(Record extracts)

==> src/rtl/hot_swap_pkg.sv <==
`default_nettype none
package hot_swap_pkg;

  // Register indices taken from the low nibble of the command byte
  localparam logic [3:0] REG_LIVE_STATUS = 4'h0;
  localparam logic [3:0] REG_FAULT_LOG = 4'h1;
  localparam logic [3:0] REG_ALERT_ENABLE = 4'h2;
  localparam logic [3:0] REG_SWITCH_CONTROL = 4'h3;
  localparam logic [3:0] REG_CURRENT_HIGH = 4'h4;
  localparam logic [3:0] REG_CURRENT_LOW = 4'h5;
  localparam logic [3:0] REG_AUX_TWO_HIGH = 4'h6;
  localparam logic [3:0] REG_AUX_TWO_LOW = 4'h7;
  localparam logic [3:0] REG_AUX_ONE_HIGH = 4'h8;
  localparam logic [3:0] REG_AUX_ONE_LOW = 4'h9;
  localparam logic [3:0] REG_LAST = 4'h9;

  // Serial addresses, seven-bit form
  localparam logic [2:0] ADDR_UPPER = 3'h1;
  localparam logic [6:0] MASS_WRITE_ADDR = 7'h1f;
  localparam logic [6:0] ALERT_RESP_ADDR = 7'h0c;

  // Live status bit positions
  localparam int ST_FET_ON = 7;
  localparam int ST_GP_INPUT = 6;
  localparam int ST_FET_SHORT = 5;
  localparam int ST_BOARD_PRESENT = 4;
  localparam int ST_POWER_BAD = 3;
  localparam int ST_OVERCURRENT = 2;
  localparam int ST_UNDERVOLT = 1;
  localparam int ST_OVERVOLT = 0;

  // Control fields
  localparam int CTRL_ADC_UNLOCK = 5;
  localparam int CTRL_SWITCH_ON = 3;
  localparam int CTRL_CFG_HI = 7;
  localparam int CTRL_CFG_LO = 6;
  localparam logic [1:0] CFG_GP_INPUT = 2'h3;

  // ADC result layout
  localparam int ADC_BITS = 10;
  localparam int ADC_LOW_POS = 0;
  localparam logic [1:0] ADC_CH_CURRENT = 2'h0;
  localparam logic [1:0] ADC_CH_AUX_TWO = 2'h1;
  localparam logic [1:0] ADC_CH_AUX_ONE = 2'h2;

  // Values after reset and idle answers
  localparam logic [7:0] FAULT_LOG_RST = 8'h00;
  localparam logic [7:0] ALERT_ENABLE_RST = 8'h00;
  localparam logic [7:0] SWITCH_CONTROL_RST = 8'h00;
  localparam logic [7:0] ADC_RST = 8'h00;
  localparam logic [3:0] PTR_RST = 4'h0;
  localparam logic [7:0] RDATA_IDLE = 8'hff;
  localparam logic [7:0] UNMAPPED_READ = 8'h00;

  typedef enum logic [1:0] {
    STRAP_LOW = 2'b00,
    STRAP_HIGH = 2'b01,
    STRAP_OPEN = 2'b10
  } strap_t;

  typedef enum logic [2:0] {
    TXN_IDLE = 3'b000,
    TXN_CMD = 3'b001,
    TXN_DATA = 3'b010,
    TXN_IGNORE = 3'b011,
    TXN_READ = 3'b100,
    TXN_ALERT = 3'b101
  } txn_t;

endpackage : hot_swap_pkg
`default_nettype wire

==> src/rtl/addr_decode_if.sv <==
`default_nettype none
interface addr_decode_if;
  import hot_swap_pkg::*;
  logic [1:0] strap_lo;
  logic [1:0] strap_hi;
  logic [6:0] addr;
  logic alert_active;
  logic [6:0] own_addr;
  logic broadcast;
  logic hit_own;
  logic hit_mass;
  logic hit_alert;
  modport decoder (input strap_lo, strap_hi, addr, alert_active,
                   output own_addr, broadcast, hit_own, hit_mass, hit_alert);
  modport user (output strap_lo, strap_hi, addr, alert_active,
                input own_addr, broadcast, hit_own, hit_mass, hit_alert);
endinterface : addr_decode_if
`default_nettype wire

==> src/rtl/hot_swap_regmap.sv <==
`default_nettype none
// Summary of operation
// - Slave address is 001 plus strap-selected index, eight choices from 20h to 2Eh.
// - Writes to mass-write address are accepted for every strap setting except broadcast.
// - Alert response read acknowledged only while alert is active; returns own address.
// - High-order strap high and low-order strap low selects broadcast, disabling serial.
// - Only the command byte low nibble becomes the register pointer.
// - Register pointer survives transaction end; receive-byte reads repeat it.
// - ADC result registers accept bus writes only while the unlock control bit is set.
// - Live status sits at 00h and ignores bus writes.
// - Status bit 7 follows the pass switch drive state.
// - Status bit 6 shows multipurpose pin level when configured as general input.
// - Status bit 5 set while sense exceeds 2mV with switch commanded off.
// - Status bit 4 shows the board-present pin level.
// - Status bit 3 set when power-good input still low at check timer expiry.
// - Status bit 2 set while overcurrent is present.
// - Status bit 1 set only while both undervoltage inputs are low.
// - Status bit 0 follows the overvoltage input.
// - Fault log is read/write and holds latched faults and multipurpose events.
// - Alert enable register is read/write and gates which faults raise alert.
// - Control register is read/write; selects retry and commanded switch state.
// - Current result: eight MSBs in one register, two LSBs in the next.
// - Second auxiliary result split into eight-bit high and two-bit low registers.
// - First auxiliary result split into eight-bit high and two-bit low registers.
module hot_swap_regmap (
  input wire logic i_core_clk,
  input wire logic i_sys_rst,
  input wire logic i_clk_en,
  input wire logic [1:0] i_strap_pin_low_order,
  input wire logic [1:0] i_strap_pin_high_order,
  input wire logic i_multipurpose_good_pin,
  input wire logic i_board_present_n,
  input wire logic i_undervolt_high_input,
  input wire logic i_undervolt_low_input,
  input wire logic i_overvolt_input,
  input wire logic i_fet_on,
  input wire logic i_sense_above_2mv,
  input wire logic i_power_bad,
  input wire logic i_overcurrent,
  input wire logic i_alert_active,
  input wire logic [7:0] i_fault_set,
  input wire logic i_adc_load,
  input wire logic [1:0] i_adc_chan,
  input wire logic [9:0] i_adc_value,
  input wire logic i_addr_valid,
  input wire logic [6:0] i_addr,
  input wire logic i_addr_rw,
  input wire logic i_cmd_valid,
  input wire logic [7:0] i_cmd_byte,
  input wire logic i_wdata_valid,
  input wire logic [7:0] i_wdata,
  input wire logic i_rdata_req,
  input wire logic i_stop,
  output logic o_addr_ack_valid,
  output logic o_addr_ack,
  output logic o_rdata_valid,
  output logic [7:0] o_rdata,
  output logic o_two_wire_enable,
  output logic [6:0] o_own_addr,
  output logic [7:0] o_fault_log,
  output logic [7:0] o_alert_enable,
  output logic [7:0] o_switch_control
);
  import hot_swap_pkg::*;

  ////////////////////////////////////////////////////////////////////////////
  // Pin synchronisers
  logic [8:0] sync1_reg;
  logic [8:0] sync2_reg;
  wire [8:0] pins_raw = {i_strap_pin_high_order, i_strap_pin_low_order, i_multipurpose_good_pin,
                         i_board_present_n, i_undervolt_high_input, i_undervolt_low_input, i_overvolt_input};

  always_ff @(posedge i_core_clk or posedge i_sys_rst) begin
    if (i_sys_rst) begin
      sync1_reg <= 9'h000;
      sync2_reg <= 9'h000;
    end else if (i_clk_en) begin
      sync1_reg <= pins_raw;
      sync2_reg <= sync1_reg;
    end
  end

  wire [1:0] strap_hi_s = sync2_reg[8:7];
  wire [1:0] strap_lo_s = sync2_reg[6:5];
  wire mpg_s = sync2_reg[4];
  wire bp_s = sync2_reg[3];
  wire uvh_s = sync2_reg[2];
  wire uvl_s = sync2_reg[1];
  wire ov_s = sync2_reg[0];

  ////////////////////////////////////////////////////////////////////////////
  // Address decode
  addr_decode_if dif ();
  assign dif.strap_lo = strap_lo_s;
  assign dif.strap_hi = strap_hi_s;
  assign dif.addr = i_addr;
  assign dif.alert_active = i_alert_active;

  slave_addr_decode u_decode (
    .dec(dif.decoder)
  );

  ////////////////////////////////////////////////////////////////////////////
  // Registers
  logic [7:0] fault_log_reg;
  logic [7:0] alert_enable_reg;
  logic [7:0] switch_control_reg;
  logic [7:0] adc_reg [0:5];
  logic [3:0] ptr_reg;
  txn_t txn_reg;
  txn_t txn_next;

  wire gp_input_cfg = switch_control_reg[CTRL_CFG_HI:CTRL_CFG_LO] == CFG_GP_INPUT;
  wire adc_unlock = switch_control_reg[CTRL_ADC_UNLOCK];

  wire [7:0] live_status = {i_fet_on,
                            gp_input_cfg & mpg_s,
                            i_sense_above_2mv & ~switch_control_reg[CTRL_SWITCH_ON],
                            bp_s,
                            i_power_bad,
                            i_overcurrent,
                            ~uvh_s & ~uvl_s,
                            ov_s};

  // Transaction events
  wire addr_take = i_addr_valid && !dif.broadcast;
  wire addr_write_hit = !i_addr_rw && (dif.hit_own || dif.hit_mass);
  wire addr_read_hit = i_addr_rw && dif.hit_own;
  wire addr_alert_hit = i_addr_rw && dif.hit_alert;
  wire addr_acked = addr_take && (addr_write_hit || addr_read_hit || addr_alert_hit);
  wire cmd_take = i_cmd_valid && txn_reg == TXN_CMD;
  wire wr_take = i_wdata_valid && txn_reg == TXN_DATA;
  wire adc_target = ptr_reg >= REG_CURRENT_HIGH && ptr_reg <= REG_LAST;
  wire [2:0] adc_wr_idx = 3'(ptr_reg - REG_CURRENT_HIGH);
  wire adc_bus_wr = wr_take && adc_target && adc_unlock;
  wire rd_take = i_rdata_req && (txn_reg == TXN_READ || txn_reg == TXN_ALERT);

  // Register read selection; unmapped reads return zero
  function automatic logic [7:0] reg_read(input logic [3:0] p, input logic [7:0] st,
                                          input logic [7:0] fl, input logic [7:0] ae,
                                          input logic [7:0] sc, input logic [7:0] ar [0:5]);
    logic [7:0] v;
    v = UNMAPPED_READ;
    if (p == REG_LIVE_STATUS) begin
      v = st;
    end else if (p == REG_FAULT_LOG) begin
      v = fl;
    end else if (p == REG_ALERT_ENABLE) begin
      v = ae;
    end else if (p == REG_SWITCH_CONTROL) begin
      v = sc;
    end else if (p <= REG_LAST) begin
      v = ar[3'(p - REG_CURRENT_HIGH)];
    end
    return v;
  endfunction : reg_read

  wire [7:0] rd_value = (txn_reg == TXN_ALERT) ? {dif.own_addr, 1'b0} :
                        reg_read(ptr_reg, live_status, fault_log_reg, alert_enable_reg,
                                 switch_control_reg, adc_reg);

  ////////////////////////////////////////////////////////////////////////////
  // Transaction sequencer
  always_comb begin
    txn_next = txn_reg;
    if (i_stop) begin
      txn_next = TXN_IDLE;
    end else if (i_addr_valid) begin
      if (!addr_acked) begin
        txn_next = TXN_IDLE;
      end else if (addr_write_hit) begin
        txn_next = TXN_CMD;
      end else if (addr_read_hit) begin
        txn_next = TXN_READ;
      end else begin
        txn_next = TXN_ALERT;
      end
    end else if (cmd_take) begin
      txn_next = TXN_DATA;
    end else if (wr_take) begin
      txn_next = TXN_IGNORE;
    end
  end

  always_ff @(posedge i_core_clk or posedge i_sys_rst) begin
    if (i_sys_rst) begin
      txn_reg <= TXN_IDLE;
      ptr_reg <= PTR_RST;
    end else if (i_clk_en) begin
      txn_reg <= txn_next;
      if (cmd_take) begin
        ptr_reg <= i_cmd_byte[3:0];
      end
    end
  end

  ////////////////////////////////////////////////////////////////////////////
  // Writable registers
  always_ff @(posedge i_core_clk or posedge i_sys_rst) begin
    if (i_sys_rst) begin
      fault_log_reg <= FAULT_LOG_RST;
      alert_enable_reg <= ALERT_ENABLE_RST;
      switch_control_reg <= SWITCH_CONTROL_RST;
    end else if (i_clk_en) begin
      fault_log_reg <= ((wr_take && ptr_reg == REG_FAULT_LOG) ? i_wdata : fault_log_reg) | i_fault_set;
      if (wr_take && ptr_reg == REG_ALERT_ENABLE) begin
        alert_enable_reg <= i_wdata;
      end
      if (wr_take && ptr_reg == REG_SWITCH_CONTROL) begin
        switch_control_reg <= i_wdata;
      end
    end
  end

  // Conversion results; a conversion wins over a same-cycle bus write to that channel
  always_ff @(posedge i_core_clk or posedge i_sys_rst) begin
    if (i_sys_rst) begin
      for (int k = 0; k < 6; k++) begin
        adc_reg[k] <= ADC_RST;
      end
    end else if (i_clk_en) begin
      if (adc_bus_wr) begin
        adc_reg[adc_wr_idx] <= i_wdata;
      end
      if (i_adc_load) begin
        adc_reg[{i_adc_chan, 1'b0}] <= i_adc_value[ADC_BITS-1 -: 8];
        adc_reg[{i_adc_chan, 1'b1}] <= 8'(i_adc_value[1:0]) << ADC_LOW_POS;
      end
    end
  end

  ////////////////////////////////////////////////////////////////////////////
  // Outputs
  always_ff @(posedge i_core_clk or posedge i_sys_rst) begin
    if (i_sys_rst) begin
      o_addr_ack_valid <= 1'b0;
      o_addr_ack <= 1'b0;
      o_rdata_valid <= 1'b0;
      o_rdata <= RDATA_IDLE;
      o_two_wire_enable <= 1'b0;
      o_own_addr <= 7'h00;
      o_fault_log <= FAULT_LOG_RST;
      o_alert_enable <= ALERT_ENABLE_RST;
      o_switch_control <= SWITCH_CONTROL_RST;
    end else if (i_clk_en) begin
      o_addr_ack_valid <= i_addr_valid;
      o_addr_ack <= i_addr_valid && addr_acked;
      o_rdata_valid <= i_rdata_req;
      o_rdata <= rd_take ? rd_value : RDATA_IDLE;
      o_two_wire_enable <= !dif.broadcast;
      o_own_addr <= dif.own_addr;
      o_fault_log <= fault_log_reg;
      o_alert_enable <= alert_enable_reg;
      o_switch_control <= switch_control_reg;
    end
  end

  ////////////////////////////////////////////////////////////////////////////
  // Checks
  wire status_rd = i_clk_en && rd_take && txn_reg == TXN_READ && ptr_reg == REG_LIVE_STATUS;
  broadcast_nack_a: assert property (@(posedge i_core_clk) disable iff (i_sys_rst)
    i_clk_en && i_addr_valid && dif.broadcast |=> !o_addr_ack)
    else $error("address acknowledged in broadcast mode");

  own_addr_range_a: assert property (@(posedge i_core_clk) disable iff (i_sys_rst)
    !dif.broadcast |-> dif.own_addr[6:4] == ADDR_UPPER && dif.own_addr[3] == 1'b0)
    else $error("own address out of range");

  mass_write_a: assert property (@(posedge i_core_clk) disable iff (i_sys_rst)
    i_clk_en && i_addr_valid && !i_addr_rw && i_addr == MASS_WRITE_ADDR && !dif.broadcast
    |=> o_addr_ack && txn_reg == TXN_CMD)
    else $error("mass write not accepted");

  alert_gate_a: assert property (@(posedge i_core_clk) disable iff (i_sys_rst)
    i_clk_en && i_addr_valid && i_addr_rw && i_addr == ALERT_RESP_ADDR && !i_alert_active
    && dif.own_addr != ALERT_RESP_ADDR |=> !o_addr_ack)
    else $error("alert response acknowledged while alert released");

  ptr_nibble_a: assert property (@(posedge i_core_clk) disable iff (i_sys_rst)
    i_clk_en && cmd_take |=> ptr_reg == $past(i_cmd_byte[3:0]))
    else $error("pointer not loaded from command nibble");

  ptr_keep_a: assert property (@(posedge i_core_clk) disable iff (i_sys_rst)
    i_clk_en && i_stop && !cmd_take |=> $stable(ptr_reg))
    else $error("pointer lost at transaction end");

  adc_lock_a: assert property (@(posedge i_core_clk) disable iff (i_sys_rst)
    i_clk_en && wr_take && adc_target && !adc_unlock && !i_adc_load
    |=> adc_reg[$past(adc_wr_idx)] == $past(adc_reg[adc_wr_idx]))
    else $error("locked result register changed by bus write");

  status_read_a: assert property (@(posedge i_core_clk) disable iff (i_sys_rst)
    i_clk_en && rd_take && txn_reg == TXN_READ && ptr_reg == REG_LIVE_STATUS |=> o_rdata == $past(live_status))
    else $error("status read mismatch");

  undervolt_a: assert property (@(posedge i_core_clk) disable iff (i_sys_rst)
    live_status[ST_UNDERVOLT] == (!uvh_s && !uvl_s))
    else $error("undervoltage status wrong");

  fault_set_wins_a: assert property (@(posedge i_core_clk) disable iff (i_sys_rst)
    i_clk_en && i_fault_set != 8'h00 |=> (fault_log_reg & $past(i_fault_set)) == $past(i_fault_set))
    else $error("fault event lost");

  unmapped_a: assert property (@(posedge i_core_clk) disable iff (i_sys_rst)
    i_clk_en && rd_take && txn_reg == TXN_READ && ptr_reg > REG_LAST |=> o_rdata == UNMAPPED_READ)
    else $error("unmapped register read not zero");

  own_ack_a: assert property (@(posedge i_core_clk) disable iff (i_sys_rst)
    i_clk_en && i_addr_valid && !dif.broadcast && i_addr == dif.own_addr |=> o_addr_ack_valid && o_addr_ack)
    else $error("own address not acknowledged");

  fet_status_a: assert property (@(posedge i_core_clk) disable iff (i_sys_rst)
    status_rd |=> o_rdata[ST_FET_ON] == $past(i_fet_on))
    else $error("switch state bit wrong");

  gp_status_a: assert property (@(posedge i_core_clk) disable iff (i_sys_rst)
    status_rd && gp_input_cfg |=> o_rdata[ST_GP_INPUT] == $past(mpg_s))
    else $error("general input bit wrong");

  short_status_a: assert property (@(posedge i_core_clk) disable iff (i_sys_rst)
    status_rd |=> o_rdata[ST_FET_SHORT] == $past(i_sense_above_2mv && !switch_control_reg[CTRL_SWITCH_ON]))
    else $error("switch short bit wrong");

  present_status_a: assert property (@(posedge i_core_clk) disable iff (i_sys_rst)
    status_rd |=> o_rdata[ST_BOARD_PRESENT] == $past(bp_s))
    else $error("board present bit wrong");

  power_bad_a: assert property (@(posedge i_core_clk) disable iff (i_sys_rst)
    status_rd |=> o_rdata[ST_POWER_BAD] == $past(i_power_bad))
    else $error("power bad bit wrong");

  overcurrent_status_a: assert property (@(posedge i_core_clk) disable iff (i_sys_rst)
    status_rd |=> o_rdata[ST_OVERCURRENT] == $past(i_overcurrent))
    else $error("overcurrent bit wrong");

  overvolt_status_a: assert property (@(posedge i_core_clk) disable iff (i_sys_rst)
    status_rd |=> o_rdata[ST_OVERVOLT] == $past(ov_s))
    else $error("overvoltage bit wrong");

  alert_write_a: assert property (@(posedge i_core_clk) disable iff (i_sys_rst)
    i_clk_en && wr_take && ptr_reg == REG_ALERT_ENABLE |=> alert_enable_reg == $past(i_wdata))
    else $error("alert enable write lost");

  ctrl_write_a: assert property (@(posedge i_core_clk) disable iff (i_sys_rst)
    i_clk_en && wr_take && ptr_reg == REG_SWITCH_CONTROL |=> switch_control_reg == $past(i_wdata))
    else $error("control write lost");

  current_split_a: assert property (@(posedge i_core_clk) disable iff (i_sys_rst)
    i_clk_en && i_adc_load && i_adc_chan == ADC_CH_CURRENT |=> adc_reg[0] == $past(i_adc_value[9:2])
    && adc_reg[1] == {6'h00, $past(i_adc_value[1:0])})
    else $error("current result split wrong");

  aux_two_split_a: assert property (@(posedge i_core_clk) disable iff (i_sys_rst)
    i_clk_en && i_adc_load && i_adc_chan == ADC_CH_AUX_TWO |=> adc_reg[2] == $past(i_adc_value[9:2])
    && adc_reg[3] == {6'h00, $past(i_adc_value[1:0])})
    else $error("second auxiliary result split wrong");

  aux_one_split_a: assert property (@(posedge i_core_clk) disable iff (i_sys_rst)
    i_clk_en && i_adc_load && i_adc_chan == ADC_CH_AUX_ONE |=> adc_reg[4] == $past(i_adc_value[9:2])
    && adc_reg[5] == {6'h00, $past(i_adc_value[1:0])})
    else $error("first auxiliary result split wrong");

endmodule : hot_swap_regmap
`default_nettype wire

==> src/rtl/slave_addr_decode.sv <==
`default_nettype none
module slave_addr_decode (
  addr_decode_if.decoder dec
);
  import hot_swap_pkg::*;

  // Strap pair to address index; bit 3 flags broadcast; an unused code counts as open
  function automatic logic [3:0] strap_index(input logic [1:0] hi, input logic [1:0] lo);
    logic [3:0] idx;
    logic [1:0] h;
    logic [1:0] l;
    idx = 4'h0;
    h = (hi == 2'h3) ? STRAP_OPEN : hi;
    l = (lo == 2'h3) ? STRAP_OPEN : lo;
    unique case ({h, l})
      {STRAP_LOW, STRAP_LOW}: idx = 4'h0;
      {STRAP_LOW, STRAP_OPEN}: idx = 4'h1;
      {STRAP_HIGH, STRAP_OPEN}: idx = 4'h2;
      {STRAP_LOW, STRAP_HIGH}: idx = 4'h3;
      {STRAP_OPEN, STRAP_LOW}: idx = 4'h4;
      {STRAP_OPEN, STRAP_OPEN}: idx = 4'h5;
      {STRAP_HIGH, STRAP_HIGH}: idx = 4'h6;
      {STRAP_OPEN, STRAP_HIGH}: idx = 4'h7;
      {STRAP_HIGH, STRAP_LOW}: idx = 4'h8;
      default: idx = 4'h5;
    endcase
    return idx;
  endfunction : strap_index

  wire [3:0] idx = strap_index(dec.strap_hi, dec.strap_lo);

  assign dec.broadcast = idx[3];
  assign dec.own_addr = {ADDR_UPPER, 1'b0, idx[2:0]};
  assign dec.hit_own = !idx[3] && (dec.addr == dec.own_addr);
  assign dec.hit_mass = !idx[3] && (dec.addr == MASS_WRITE_ADDR);
  assign dec.hit_alert = !idx[3] && dec.alert_active && (dec.addr == ALERT_RESP_ADDR);

endmodule : slave_addr_decode
`default_nettype wire

==> config.mk <==
export PLATFORM = sky130hd
export DESIGN_NAME = hot_swap_regmap
export DESIGN_NICKNAME = d
export VERILOG_FILES = /design/src/rtl/hot_swap_pkg.sv /design/src/rtl/addr_decode_if.sv /design/src/rtl/hot_swap_regmap.sv /design/src/rtl/slave_addr_decode.sv
export SDC_FILE = /design/constraint.sdc
export NUM_CORES = 1
export LEC_CHECK = 0
export BUFFER_PORTS_ARGS = -buffer_cell sky130_fd_sc_hd__buf_2
export CORE_MARGIN = 10
export CORE_UTILIZATION = 61
export DETAILED_ROUTE_END_ITERATION = 8
export PLACE_DENSITY = 0.88
export SLEW_MARGIN = 20
export SYNTH_ARGS = -nofsm -noshare
export SYNTH_HDL_FRONTEND = slang
export SYNTH_HIERARCHICAL = 1
export SYNTH_SLANG_ARGS = --single-unit
export TNS_END_PERCENT = 20
==> constraint.sdc <==
create_clock -name i_core_clk -period 7.64 [get_ports i_core_clk]
set_clock_uncertainty 0.05 [all_clocks]
set_input_delay 1.146 -clock i_core_clk [delete_from_list [all_inputs] [get_ports i_core_clk]]
set_output_delay 1.146 -clock i_core_clk [all_outputs]
set_load 0.005 [all_outputs]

(End Record extracts)

Would you print, exactly as written, every line above from the one holding "return idx;" through the one holding "export DESIGN_NICKNAME = d", with both included and no other lines?

* Result of the exercise *
    return idx;
  endfunction : strap_index

  wire [3:0] idx = strap_index(dec.strap_hi, dec.strap_lo);

  assign dec.broadcast = idx[3];
  assign dec.own_addr = {ADDR_UPPER, 1'b0, idx[2:0]};
  assign dec.hit_own = !idx[3] && (dec.addr == dec.own_addr);
  assign dec.hit_mass = !idx[3] && (dec.addr == MASS_WRITE_ADDR);
  assign dec.hit_alert = !idx[3] && dec.alert_active && (dec.addr == ALERT_RESP_ADDR);

endmodule : slave_addr_decode
`default_nettype wire

==> config.mk <==
export PLATFORM = sky130hd
export DESIGN_NAME = hot_swap_regmap
export DESIGN_NICKNAME = d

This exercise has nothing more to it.